Yeap, we did experiment with this idea yesterday, seems like it is working - but i am still not clearly understand ho)))
Under gunicorn/daphne/uwsgi local deployments showed stable result:
import contextvars
_request = contextvars.ContextVar('request', default=None)
import threading
import logging
import uuid
from django.conf import settings
from django.http import HttpResponse
from lamb.utils import dpath_value, LambRequest
from lamb.utils.transformers import transform_uuid
from lamb.middleware.async_mixin import AsyncMiddlewareMixin
logger = logging.getLogger(__name__)
class LambGRequestMiddleware(AsyncMiddlewareMixin):
"""
Provides storage for the "current" request object, so that code anywhere
in your project can access it, without it having to be passed to that code
from the view.
"""
def _call(self, request) -> HttpResponse:
self.__class__.set_request(request)
response = self.get_response(request)
self.__class__.del_request()
return response
async def _acall(self, request) -> HttpResponse:
self.__class__.set_request(request)
response = await self.get_response(request)

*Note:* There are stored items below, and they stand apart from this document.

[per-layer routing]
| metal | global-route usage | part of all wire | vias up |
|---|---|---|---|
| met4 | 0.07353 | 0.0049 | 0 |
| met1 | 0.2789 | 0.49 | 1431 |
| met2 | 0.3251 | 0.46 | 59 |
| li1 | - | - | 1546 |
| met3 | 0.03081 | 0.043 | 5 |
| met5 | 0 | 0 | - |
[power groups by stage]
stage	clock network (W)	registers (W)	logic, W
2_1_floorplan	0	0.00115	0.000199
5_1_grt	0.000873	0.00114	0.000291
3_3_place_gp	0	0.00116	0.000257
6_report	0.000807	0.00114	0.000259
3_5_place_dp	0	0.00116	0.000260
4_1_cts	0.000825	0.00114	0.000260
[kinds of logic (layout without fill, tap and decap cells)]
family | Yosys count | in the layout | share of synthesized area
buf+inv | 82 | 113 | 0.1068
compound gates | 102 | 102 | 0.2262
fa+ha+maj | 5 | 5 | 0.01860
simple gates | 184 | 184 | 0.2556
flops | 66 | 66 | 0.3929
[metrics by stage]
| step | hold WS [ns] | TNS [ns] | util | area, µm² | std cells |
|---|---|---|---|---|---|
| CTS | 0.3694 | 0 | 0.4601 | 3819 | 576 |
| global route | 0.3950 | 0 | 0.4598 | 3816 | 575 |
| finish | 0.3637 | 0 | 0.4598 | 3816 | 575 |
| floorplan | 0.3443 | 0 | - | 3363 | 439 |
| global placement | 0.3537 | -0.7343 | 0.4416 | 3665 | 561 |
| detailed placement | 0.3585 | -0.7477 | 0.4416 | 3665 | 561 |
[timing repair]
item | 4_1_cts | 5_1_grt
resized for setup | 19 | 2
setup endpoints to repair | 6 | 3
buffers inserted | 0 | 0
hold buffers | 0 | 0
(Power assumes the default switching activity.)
==> src/rtl/hex_scan.sv <==
// hex_scan: time-multiplexed digit scanner that feeds a hex-to-seven-segment
// decoder. A packed multi-digit value is accepted over valid/ready into a
// single pending buffer. The buffer is copied to the displayed (shadow) copy
// only at a frame boundary, so a frame never mixes old and new digits.
//
// Ports:
//   clk          system clock
//   reset_n      asynchronous active-low reset
//   load_valid   load_data is valid this cycle
//   load_ready   pending buffer empty; transfer on load_valid && load_ready
//   load_data    packed value, digit i = load_data[4i+3:4i], digit 0 = LSD
//   blank_lz     leading-zero blanking enable, sampled at every slot change
//   nibble       nibble of the active digit (decoder input)
//   digit_en     one-hot active-low digit select
//   blank        active digit must be dark
//   frame_start  one-cycle pulse when digit 0 becomes active after a wrap
module hex_scan #(
  parameter int unsigned DIGITS = 6,
  parameter int unsigned DIV    = 1000
) (
  input  logic                  clk,
  input  logic                  reset_n,
  input  logic                  load_valid,
  output logic                  load_ready,
  input  logic [4*DIGITS-1:0]   load_data,
  input  logic                  blank_lz,
  output logic [3:0]            nibble,
  output logic [DIGITS-1:0]     digit_en,
  output logic                  blank,
  output logic                  frame_start
);

  localparam int unsigned PW = (DIV > 1) ? $clog2(DIV) : 1;
  localparam int unsigned IW = $clog2(DIGITS);

  localparam logic [PW-1:0]     PRE_LAST  = PW'(DIV - 1);
  localparam logic [IW-1:0]     IDX_LAST  = IW'(DIGITS - 1);
  localparam logic [DIGITS-1:0] EN_FIRST  = ~(DIGITS'(1));

  logic [4*DIGITS-1:0] pending;
  logic                pend_full;
  logic [4*DIGITS-1:0] shadow;
  logic [PW-1:0]       presc;
  logic [IW-1:0]       idx;

  logic                slot_wrap;
  logic                frame_wrap;
  logic                xfer;
  logic [IW-1:0]       idx_nx;
  logic [4*DIGITS-1:0] shadow_nx;
  logic [DIGITS-1:0]   zero_from;
  logic [3:0]          nibble_nx;
  logic [DIGITS-1:0]   en_nx;
  logic                blank_nx;

  assign load_ready = !pend_full;

  always_comb begin
    slot_wrap  = (presc == PRE_LAST);
    frame_wrap = slot_wrap && (idx == IDX_LAST);
    xfer       = load_valid && !pend_full;
    idx_nx     = (idx == IDX_LAST) ? '0 : idx + IW'(1);
    shadow_nx  = (frame_wrap && pend_full) ? pending : shadow;
  end

  // zero_from[i]: digits i..DIGITS-1 of the shadow that is current after
  // this edge are all zero. Using shadow_nx lets blanking at a frame
  // boundary follow the newly committed value.
  always_comb begin
    zero_from = '0;
    zero_from[DIGITS-1] = (shadow_nx[4*DIGITS-1 -: 4] == 4'h0);
    for (int unsigned i = DIGITS - 1; i > 0; i--) begin
      zero_from[i-1] = zero_from[i] && (shadow_nx[4*(i-1) +: 4] == 4'h0);
    end
  end

  always_comb begin
    nibble_nx = '0;
    en_nx     = '1;
    blank_nx  = 1'b0;
    for (int unsigned i = 0; i < DIGITS; i++) begin
      if (idx_nx == IW'(i)) begin
        nibble_nx = shadow_nx[4*i +: 4];
        en_nx[i]  = 1'b0;
        blank_nx  = blank_lz && (i != 0) && zero_from[i];
      end
    end
  end

  always_ff @(posedge clk or negedge reset_n) begin
    if (!reset_n) begin
      pending     <= '0;
      pend_full   <= 1'b0;
      shadow      <= '0;
      presc       <= '0;
      idx         <= '0;
      nibble      <= '0;
      digit_en    <= EN_FIRST;
      blank       <= 1'b0;
      frame_start <= 1'b0;
    end else begin
      frame_start <= frame_wrap;
      presc       <= slot_wrap ? '0 : presc + PW'(1);
      shadow      <= shadow_nx;
      // A transfer needs an empty buffer and the boundary only drains a
      // full one, so the two branches are mutually exclusive.
      if (xfer) begin
        pending   <= load_data;
        pend_full <= 1'b1;
      end else if (frame_wrap && pend_full) begin
        pend_full <= 1'b0;
      end
      if (slot_wrap) begin
        idx      <= idx_nx;
        nibble   <= nibble_nx;
        digit_en <= en_nx;
        blank    <= blank_nx;
      end
    end
  end

endmodule
<file path="src/rtl/wb_dest_pipe.sv">
// wb_dest_pipe: write-back destination pipeline with register hazard detection.
// Tracks DEPTH in-flight destination addresses from selection to write-back,
// and flags pending writes that match the decode-stage read addresses.
// Optional build macro: WB_DEST_R0_SUPPRESS_EN (address 0 never written,
// counted or flagged as a hazard).
module wb_dest_pipe #(
   parameter int ADDR_W = 4,
   parameter int NSRC   = 4,
   parameter int DEPTH  = 3
) (
   input  logic                     clk,
   input  logic                     rst_f,
   input  logic [NSRC*ADDR_W-1:0]   src_addr,
   input  logic [2:0]               sel,
   input  logic                     wr_en_in,
   input  logic                     stall,
   input  logic                     flush,
   input  logic [ADDR_W-1:0]        rd_addr_a,
   input  logic [ADDR_W-1:0]        rd_addr_b,
   output logic [ADDR_W-1:0]        dest_out,
   output logic                     wr_en_out,
   output logic                     hazard_a,
   output logic                     hazard_b,
   output logic [3:0]               pend_cnt
);

   logic [ADDR_W-1:0] addr [DEPTH];
   logic [DEPTH-1:0]  v;
   logic [ADDR_W-1:0] sel_addr;
   logic              sel_ok;
   logic              new_v;

   // Pick the candidate address; out-of-range selects yield address 0.
   always_comb begin
      sel_addr = '0;
      for (int i = 0; i < NSRC; i++) begin
         if (32'(sel) == i) sel_addr = src_addr[i*ADDR_W +: ADDR_W];
      end
   end

   // Stage-0 valid: writing instruction with a legal source.
   always_comb begin
      sel_ok = (32'(sel) < NSRC);
`ifdef WB_DEST_R0_SUPPRESS_EN
      new_v  = wr_en_in & sel_ok & (sel_addr != '0);
`else
      new_v  = wr_en_in & sel_ok;
`endif
   end

   // Pipeline shift on unstalled edges; flush clears all but the committing stage.
   always_ff @(posedge clk or negedge rst_f) begin
      if (!rst_f) begin
         for (int k = 0; k < DEPTH; k++) addr[k] <= '0;
         v <= '0;
      end else begin
         if (!stall) begin
            addr[0] <= sel_ok ? sel_addr : '0;
            v[0]    <= new_v;
            for (int k = 1; k < DEPTH; k++) begin
               addr[k] <= addr[k-1];
               v[k]    <= v[k-1];
            end
         end
         if (flush) begin
            for (int k = 0; k < DEPTH-1; k++) v[k] <= 1'b0;
         end
      end
   end

   // Final-stage outputs; a stalled entry only strobes once stall drops.
   always_comb begin
      dest_out  = addr[DEPTH-1];
      wr_en_out = v[DEPTH-1] & ~stall;
   end

   // Hazard match against every valid stage, plus valid-stage population count.
   always_comb begin
      hazard_a = 1'b0;
      hazard_b = 1'b0;
      pend_cnt = '0;
      for (int k = 0; k < DEPTH; k++) begin
         if (v[k] && (addr[k] == rd_addr_a)) hazard_a = 1'b1;
         if (v[k] && (addr[k] == rd_addr_b)) hazard_b = 1'b1;
         pend_cnt = pend_cnt + 4'(v[k]);
      end
`ifdef WB_DEST_R0_SUPPRESS_EN
      if (rd_addr_a == '0) hazard_a = 1'b0;
      if (rd_addr_b == '0) hazard_b = 1'b0;
`endif
   end

endmodule

</file>
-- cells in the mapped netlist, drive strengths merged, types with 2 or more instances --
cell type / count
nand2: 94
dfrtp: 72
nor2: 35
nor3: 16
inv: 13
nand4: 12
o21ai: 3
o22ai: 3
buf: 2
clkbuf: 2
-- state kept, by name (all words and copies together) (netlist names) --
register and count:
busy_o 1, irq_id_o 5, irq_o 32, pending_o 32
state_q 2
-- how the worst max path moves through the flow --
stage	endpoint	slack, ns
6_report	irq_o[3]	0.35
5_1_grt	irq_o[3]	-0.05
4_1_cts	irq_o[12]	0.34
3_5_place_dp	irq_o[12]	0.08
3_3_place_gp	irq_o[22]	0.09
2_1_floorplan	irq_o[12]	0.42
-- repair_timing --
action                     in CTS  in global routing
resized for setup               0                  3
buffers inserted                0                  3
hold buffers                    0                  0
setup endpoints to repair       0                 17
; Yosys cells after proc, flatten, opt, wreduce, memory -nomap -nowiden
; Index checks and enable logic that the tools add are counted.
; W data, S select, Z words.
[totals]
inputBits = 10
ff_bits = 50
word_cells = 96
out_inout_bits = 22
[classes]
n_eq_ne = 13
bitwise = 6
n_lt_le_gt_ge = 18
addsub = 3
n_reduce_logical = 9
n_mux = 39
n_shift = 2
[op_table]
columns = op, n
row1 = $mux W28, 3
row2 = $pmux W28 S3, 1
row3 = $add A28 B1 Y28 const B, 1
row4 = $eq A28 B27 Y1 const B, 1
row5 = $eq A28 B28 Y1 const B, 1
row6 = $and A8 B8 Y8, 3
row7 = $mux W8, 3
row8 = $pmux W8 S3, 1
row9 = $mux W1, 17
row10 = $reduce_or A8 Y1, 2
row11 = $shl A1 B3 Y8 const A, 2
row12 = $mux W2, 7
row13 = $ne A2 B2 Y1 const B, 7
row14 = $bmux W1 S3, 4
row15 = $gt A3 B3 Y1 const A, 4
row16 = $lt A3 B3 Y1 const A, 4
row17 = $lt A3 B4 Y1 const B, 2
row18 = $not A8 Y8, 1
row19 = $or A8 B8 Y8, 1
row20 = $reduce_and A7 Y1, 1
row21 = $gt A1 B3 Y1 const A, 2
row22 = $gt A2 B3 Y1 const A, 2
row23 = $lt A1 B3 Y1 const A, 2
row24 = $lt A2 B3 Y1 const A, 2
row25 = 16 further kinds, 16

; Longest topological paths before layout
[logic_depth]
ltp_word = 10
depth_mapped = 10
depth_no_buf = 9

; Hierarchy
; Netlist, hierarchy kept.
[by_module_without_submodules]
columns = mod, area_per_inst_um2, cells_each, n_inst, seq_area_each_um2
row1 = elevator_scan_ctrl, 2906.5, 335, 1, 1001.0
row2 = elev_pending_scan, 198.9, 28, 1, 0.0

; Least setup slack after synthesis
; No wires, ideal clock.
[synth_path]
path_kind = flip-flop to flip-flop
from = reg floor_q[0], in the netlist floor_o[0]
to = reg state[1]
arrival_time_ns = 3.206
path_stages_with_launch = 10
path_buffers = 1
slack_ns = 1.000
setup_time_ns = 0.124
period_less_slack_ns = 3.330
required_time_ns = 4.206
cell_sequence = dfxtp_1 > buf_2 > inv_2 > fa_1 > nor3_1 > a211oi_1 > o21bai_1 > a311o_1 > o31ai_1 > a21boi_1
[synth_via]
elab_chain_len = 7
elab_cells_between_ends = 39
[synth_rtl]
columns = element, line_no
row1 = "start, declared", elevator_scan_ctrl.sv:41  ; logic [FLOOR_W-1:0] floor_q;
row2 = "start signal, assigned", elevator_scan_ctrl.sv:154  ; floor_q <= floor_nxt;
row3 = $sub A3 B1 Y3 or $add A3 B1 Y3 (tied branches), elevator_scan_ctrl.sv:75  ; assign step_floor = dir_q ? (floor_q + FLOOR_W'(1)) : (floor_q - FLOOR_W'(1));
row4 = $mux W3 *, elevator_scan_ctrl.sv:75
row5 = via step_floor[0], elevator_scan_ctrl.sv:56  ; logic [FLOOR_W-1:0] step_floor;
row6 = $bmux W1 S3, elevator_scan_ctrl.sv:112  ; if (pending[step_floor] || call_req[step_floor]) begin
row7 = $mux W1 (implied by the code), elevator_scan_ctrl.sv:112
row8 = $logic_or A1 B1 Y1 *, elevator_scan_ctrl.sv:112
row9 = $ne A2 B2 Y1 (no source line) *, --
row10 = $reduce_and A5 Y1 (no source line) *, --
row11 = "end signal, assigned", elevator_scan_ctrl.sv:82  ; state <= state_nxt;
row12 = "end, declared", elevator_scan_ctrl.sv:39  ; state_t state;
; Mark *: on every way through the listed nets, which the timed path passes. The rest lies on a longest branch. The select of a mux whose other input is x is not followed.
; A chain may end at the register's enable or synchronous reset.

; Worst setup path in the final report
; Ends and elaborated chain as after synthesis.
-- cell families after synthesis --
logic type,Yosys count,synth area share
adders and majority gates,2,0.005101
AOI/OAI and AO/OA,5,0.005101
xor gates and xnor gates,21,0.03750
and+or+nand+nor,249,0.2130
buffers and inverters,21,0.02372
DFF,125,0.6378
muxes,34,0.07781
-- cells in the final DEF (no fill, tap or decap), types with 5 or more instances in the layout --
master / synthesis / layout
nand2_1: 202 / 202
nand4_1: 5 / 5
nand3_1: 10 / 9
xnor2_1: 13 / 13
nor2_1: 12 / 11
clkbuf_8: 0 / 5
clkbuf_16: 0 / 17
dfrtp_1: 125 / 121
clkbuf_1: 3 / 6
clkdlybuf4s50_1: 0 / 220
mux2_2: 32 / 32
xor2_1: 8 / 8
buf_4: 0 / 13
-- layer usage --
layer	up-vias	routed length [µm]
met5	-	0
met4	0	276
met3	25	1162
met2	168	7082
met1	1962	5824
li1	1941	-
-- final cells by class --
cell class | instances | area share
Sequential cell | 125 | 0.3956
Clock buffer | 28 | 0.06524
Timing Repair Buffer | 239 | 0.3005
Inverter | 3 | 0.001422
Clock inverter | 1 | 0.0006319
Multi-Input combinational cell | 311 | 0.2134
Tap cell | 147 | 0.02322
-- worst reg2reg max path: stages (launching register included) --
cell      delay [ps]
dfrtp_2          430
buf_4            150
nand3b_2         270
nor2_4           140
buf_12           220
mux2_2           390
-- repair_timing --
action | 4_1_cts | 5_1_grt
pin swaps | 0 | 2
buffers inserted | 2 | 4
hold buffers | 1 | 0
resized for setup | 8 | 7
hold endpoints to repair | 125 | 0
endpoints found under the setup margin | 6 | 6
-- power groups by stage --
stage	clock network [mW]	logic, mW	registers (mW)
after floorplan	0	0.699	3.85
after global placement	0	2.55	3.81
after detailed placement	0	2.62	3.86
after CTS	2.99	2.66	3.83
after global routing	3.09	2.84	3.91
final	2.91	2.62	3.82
$ cat src/rtl/branch_target_adder.sv
// Execute-stage branch-target adder: pc + (imm32 << IMM_SHIFT), registered with
// stall/flush control plus signed-overflow and word-misalignment flags.
module branch_target_adder #(
  parameter int unsigned WIDTH     = 32,
  parameter int unsigned IMM_SHIFT = 0
) (
  input  logic             clk,
  input  logic             rst_n,
  input  logic             en,
  input  logic             flush,
  input  logic             in_valid,
  input  logic [WIDTH-1:0] pc,
  input  logic [WIDTH-1:0] imm32,
  output logic [WIDTH-1:0] pcAddResult,
  output logic             out_valid,
  output logic             overflow,
  output logic             misaligned
);

  logic [WIDTH-1:0] off;
  logic [WIDTH-1:0] sum;
  logic             ovf;
  logic             mis;

  always_comb begin
    off = imm32 << IMM_SHIFT;
    sum = pc + off;
    // Overflow only when both operands share a sign and the result flips it.
    ovf = (pc[WIDTH-1] == off[WIDTH-1]) && (sum[WIDTH-1] != pc[WIDTH-1]);
    mis = (sum[1:0] != 2'b00);
  end

  always_ff @(posedge clk or negedge rst_n) begin
    if (!rst_n) begin
      pcAddResult <= '0;
      out_valid   <= 1'b0;
      overflow    <= 1'b0;
      misaligned  <= 1'b0;
    end else if (en) begin
      // Data still tracks sum on a flush so it stays observable; only validity is killed.
      pcAddResult <= sum;
      if (flush) begin
        out_valid  <= 1'b0;
        overflow   <= 1'b0;
        misaligned <= 1'b0;
      end else begin
        out_valid  <= in_valid;
        overflow   <= ovf & in_valid;
        misaligned <= mis & in_valid;
      end
    end
  end

endmodule
## src/rtl/ssriscv_muldiv.sv

```systemverilog
// ---------------------------------------------------------------------------
// ssriscv_muldiv
//   Iterative RV32M multiply/divide unit. One request is accepted at a time.
//   The result is held until the writeback stage consumes it.
//
//   Timing (accept edge = E0):
//     E1       load edge. A divide by zero or a signed overflow goes straight
//              to DONE here; any other request loads the accumulator.
//     E2..E33  iterations 0..31. E33 enters DONE with the final result.
//
//   Ports:
//     clk        clock, rising edge
//     rst_n      asynchronous active-low reset
//     in_valid   request present
//     in_ready   unit can accept a request: IDLE and no flush
//     funct3     0 MUL,1 MULH,2 MULHSU,3 MULHU,4 DIV,5 DIVU,6 REM,7 REMU
//     rs1_data   operand 1 (dividend / multiplicand side)
//     rs2_data   operand 2 (divisor / multiplier side)
//     rd_in      destination register tag
//     flush      abort any in-flight operation, discard any result
//     out_valid  result present
//     out_ready  writeback consumer accepts the result
//     out_rd     destination tag of the result (0 when out_valid=0)
//     out_data   result value (0 when out_valid=0)
// ---------------------------------------------------------------------------
module ssriscv_muldiv #(
  parameter int XLEN = 32
) (
  input  logic            clk,
  input  logic            rst_n,
  input  logic            in_valid,
  output logic            in_ready,
  input  logic [2:0]      funct3,
  input  logic [XLEN-1:0] rs1_data,
  input  logic [XLEN-1:0] rs2_data,
  input  logic [4:0]      rd_in,
  input  logic            flush,
  output logic            out_valid,
  input  logic            out_ready,
  output logic [4:0]      out_rd,
  output logic [XLEN-1:0] out_data
);

  typedef enum logic [1:0] {
    IDLE = 2'd0,
    CALC = 2'd1,
    DONE = 2'd2
  } state_t;

  // Two's-complement negate when neg is set.
  function automatic logic [31:0] cond_neg32(input logic [31:0] v, input logic neg);
    logic [31:0] r;
    if (neg) begin
      r = ~v + 32'd1;
    end else begin
      r = v;
    end
    return r;
  endfunction

  // 64-bit flavour, used to fix up the sign of a full product.
  function automatic logic [63:0] cond_neg64(input logic [63:0] v, input logic neg);
    logic [63:0] r;
    if (neg) begin
      r = ~v + 64'd1;
    end else begin
      r = v;
    end
    return r;
  endfunction

  // Registered state
  state_t            state_r, state_next;
  logic              prep_r, prep_next;           // in the load edge of CALC
  logic [4:0]        cnt_r, cnt_next;             // iteration counter
  logic [2:0]        op_r, op_next;
  logic [4:0]        rd_r, rd_next;
  logic [XLEN-1:0]   a_r, a_next;                 // |rs1| (or rs1 when unsigned)
  logic [XLEN-1:0]   b_r, b_next;                 // |rs2| (or rs2 when unsigned)
  logic              neg_r, neg_next;             // final result must be negated
  logic              byp_r, byp_next;             // divide by zero / overflow
  logic [XLEN-1:0]   byp_data_r, byp_data_next;   // result for the bypass cases
  logic [2*XLEN-1:0] acc_r, acc_next;             // {hi, lo} working accumulator
  logic              out_valid_r, out_valid_next;
  logic [4:0]        out_rd_r, out_rd_next;
  logic [XLEN-1:0]   out_data_r, out_data_next;

  // Request decode (only meaningful on the accept edge)
  logic            sgn1_s, sgn2_s;
  logic            neg1_s, neg2_s;
  logic            is_div_s;
  logic            res_neg_s;
  logic            div_zero_s, div_ovf_s;
  logic [XLEN-1:0] byp_val_s;

  // Iteration datapath
  logic [32:0]       mul_sum_s;
  logic [2*XLEN-1:0] mul_step_s;
  logic [32:0]       div_trial_s;
  logic [2*XLEN-1:0] div_step_s;
  logic [2*XLEN-1:0] iter_s;
  logic [2*XLEN-1:0] prod_s;
  logic [XLEN-1:0]   final_s;

  // Decides which operands are signed for the incoming funct3.
  always_comb begin
    sgn1_s = 1'b0;
    sgn2_s = 1'b0;
    case (funct3)
      3'd1:    begin sgn1_s = 1'b1; sgn2_s = 1'b1; end  // MULH
      3'd2:    begin sgn1_s = 1'b1; sgn2_s = 1'b0; end  // MULHSU
      3'd4:    begin sgn1_s = 1'b1; sgn2_s = 1'b1; end  // DIV
      3'd6:    begin sgn1_s = 1'b1; sgn2_s = 1'b1; end  // REM
      default: begin sgn1_s = 1'b0; sgn2_s = 1'b0; end  // MUL low half is sign-agnostic
    endcase
  end

  assign neg1_s   = sgn1_s & rs1_data[31];
  assign neg2_s   = sgn2_s & rs2_data[31];
  assign is_div_s = funct3[2];

  // Remainder follows the dividend; quotient and product follow the xor.
  assign res_neg_s = (funct3[2] && funct3[1]) ? neg1_s : (neg1_s ^ neg2_s);

  assign div_zero_s = is_div_s && (rs2_data == 32'd0);
  assign div_ovf_s  = is_div_s && !funct3[0] &&
                      (rs1_data == 32'h8000_0000) && (rs2_data == 32'hFFFF_FFFF);

  // Bypass result: funct3[1] selects REM/REMU over DIV/DIVU.
  always_comb begin
    byp_val_s = 32'd0;
    if (div_zero_s) begin
      byp_val_s = funct3[1] ? rs1_data : 32'hFFFF_FFFF;
    end else if (div_ovf_s) begin
      byp_val_s = funct3[1] ? 32'd0 : 32'h8000_0000;
    end else begin
      byp_val_s = 32'd0;
    end
  end

  // Shift-add: add the multiplicand into the high half when the low bit of
  // the multiplier is set, then shift the whole accumulator right by one.
  assign mul_sum_s  = {1'b0, acc_r[63:32]} + (acc_r[0] ? {1'b0, b_r} : 33'd0);
  assign mul_step_s = {mul_sum_s, acc_r[31:1]};

  // Restoring division: shift {rem, quot} left, try subtracting the divisor
  // from the 33-bit partial remainder; bit 32 of the trial is the borrow.
  assign div_trial_s = acc_r[63:31] - {1'b0, b_r};
  assign div_step_s  = div_trial_s[32] ? {acc_r[62:0], 1'b0}
                                       : {div_trial_s[31:0], acc_r[30:0], 1'b1};

  assign iter_s = op_r[2] ? div_step_s : mul_step_s;
  assign prod_s = cond_neg64(iter_s, neg_r);

  // Picks the architectural result out of the last iteration's accumulator.
  always_comb begin
    final_s = 32'd0;
    if (op_r[2]) begin
      if (op_r[1]) begin
        final_s = cond_neg32(iter_s[63:32], neg_r);   // remainder
      end else begin
        final_s = cond_neg32(iter_s[31:0], neg_r);    // quotient
      end
    end else begin
      if (op_r == 3'd0) begin
        final_s = prod_s[31:0];
      end else begin
        final_s = prod_s[63:32];
      end
    end
  end

  // Next-state and datapath next values.
  always_comb begin
    state_next     = state_r;
    prep_next      = prep_r;
    cnt_next       = cnt_r;
    op_next        = op_r;
    rd_next        = rd_r;
    a_next         = a_r;
    b_next         = b_r;
    neg_next       = neg_r;
    byp_next       = byp_r;
    byp_data_next  = byp_data_r;
    acc_next       = acc_r;
    out_valid_next = out_valid_r;
    out_rd_next    = out_rd_r;
    out_data_next  = out_data_r;

    if (flush) begin
      // flush wins over in_valid and out_ready; any result is dropped
      state_next     = IDLE;
      prep_next      = 1'b0;
      cnt_next       = 5'd0;
      out_valid_next = 1'b0;
      out_rd_next    = 5'd0;
      out_data_next  = 32'd0;
    end else begin
      case (state_r)
        IDLE: begin
          if (in_valid) begin
            state_next    = CALC;
            prep_next     = 1'b1;
            cnt_next      = 5'd0;
            op_next       = funct3;
            rd_next       = rd_in;
            a_next        = cond_neg32(rs1_data, neg1_s);
            b_next        = cond_neg32(rs2_data, neg2_s);
            neg_next      = res_neg_s;
            byp_next      = div_zero_s | div_ovf_s;
            byp_data_next = byp_val_s;
            acc_next      = 64'd0;
          end else begin
            state_next = IDLE;
          end
        end

        CALC: begin
          if (prep_r) begin
            prep_next = 1'b0;
            if (byp_r) begin
              state_next     = DONE;
              out_valid_next = 1'b1;
              out_rd_next    = rd_r;
              out_data_next  = byp_data_r;
            end else begin
              state_next = CALC;
              acc_next   = {32'd0, a_r};
            end
          end else begin
            acc_next = iter_s;
            cnt_next = cnt_r + 5'd1;
            if (cnt_r == 5'd31) begin
              state_next     = DONE;
              out_valid_next = 1'b1;
              out_rd_next    = rd_r;
              out_data_next  = final_s;
            end else begin
              state_next = CALC;
            end
          end
        end

        DONE: begin
          if (out_ready) begin
            state_next     = IDLE;
            out_valid_next = 1'b0;
            out_rd_next    = 5'd0;
            out_data_next  = 32'd0;
          end else begin
            state_next = DONE;
          end
        end

        default: begin
          state_next     = IDLE;
          prep_next      = 1'b0;
          cnt_next       = 5'd0;
          out_valid_next = 1'b0;
          out_rd_next    = 5'd0;
          out_data_next  = 32'd0;
        end
      endcase
    end
  end

  // FSM state register.
  always_ff @(posedge clk or negedge rst_n) begin
    if (!rst_n) begin
      state_r <= IDLE;
    end else begin
      state_r <= state_next;
    end
  end

  // Datapath and output registers.
  always_ff @(posedge clk or negedge rst_n) begin
    if (!rst_n) begin
      prep_r      <= 1'b0;
      cnt_r       <= 5'd0;
      op_r        <= 3'd0;
      rd_r        <= 5'd0;
      a_r         <= 32'd0;
      b_r         <= 32'd0;
      neg_r       <= 1'b0;
      byp_r       <= 1'b0;
      byp_data_r  <= 32'd0;
      acc_r       <= 64'd0;
      out_valid_r <= 1'b0;
      out_rd_r    <= 5'd0;
      out_data_r  <= 32'd0;
    end else begin
      prep_r      <= prep_next;
      cnt_r       <= cnt_next;
      op_r        <= op_next;
      rd_r        <= rd_next;
      a_r         <= a_next;
      b_r         <= b_next;
      neg_r       <= neg_next;
      byp_r       <= byp_next;
      byp_data_r  <= byp_data_next;
      acc_r       <= acc_next;
      out_valid_r <= out_valid_next;
      out_rd_r    <= out_rd_next;
      out_data_r  <= out_data_next;
    end
  end

  assign in_ready  = (state_r == IDLE) && !flush;
  assign out_valid = out_valid_r;
  assign out_rd    = out_rd_r;
  assign out_data  = out_data_r;

endmodule

```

self.__class__.del_request()
return response
@classmethod
def get_request(cls, default=None):
return _request.get()
@classmethod
def set_request(cls, request):
_request.set(request)
@classmethod
def del_request(cls):
_request.set(None)
import asyncio
import logging
from django.http import HttpResponse
__all__ = ['AsyncMiddlewareMixin']
logger = logging.getLogger(__name__)
class AsyncMiddlewareMixin:
sync_capable = True
async_capable = True
def __init__(self, get_response):
if get_response is None:
raise ValueError('get_response must be provided.')
self.get_response = get_response
self._async_check()
super().__init__()
def __repr__(self):
return '<%s get_response=%s>' % (
self.__class__.__qualname__,
getattr(
self.get_response,
'__qualname__',
self.get_response.__class__.__name__,
),
)
def _async_check(self):
"""
If get_response is a coroutine function, turns us into async mode so
a thread is not consumed during a whole request.
"""
if asyncio.iscoroutinefunction(self.get_response):
# Mark the class as async-capable, but do the actual switch
# inside __call__ to avoid swapping out dunder methods
self._is_coroutine = asyncio.coroutines._is_coroutine
def __call__(self, request):
# Exit out to async mode, if needed
if asyncio.iscoroutinefunction(self.get_response):
return self._acall(request)
else:
return self._call(request)
def _call(self, request) -> HttpResponse:
response = self.get_response(request)
if hasattr(self, 'process_response'):
response = self.process_response(response)
return response
async def _acall(self, request) -> HttpResponse:
response = await self.get_response(request)
if hasattr(self, 'process_response'):
response = self.process_response(response)
return response
Yeah, thanks for link - had not expect that it would properly work even under sync mode, seems that under sync mode it wraps threads in same scheme, so at least uWSGI runner works well.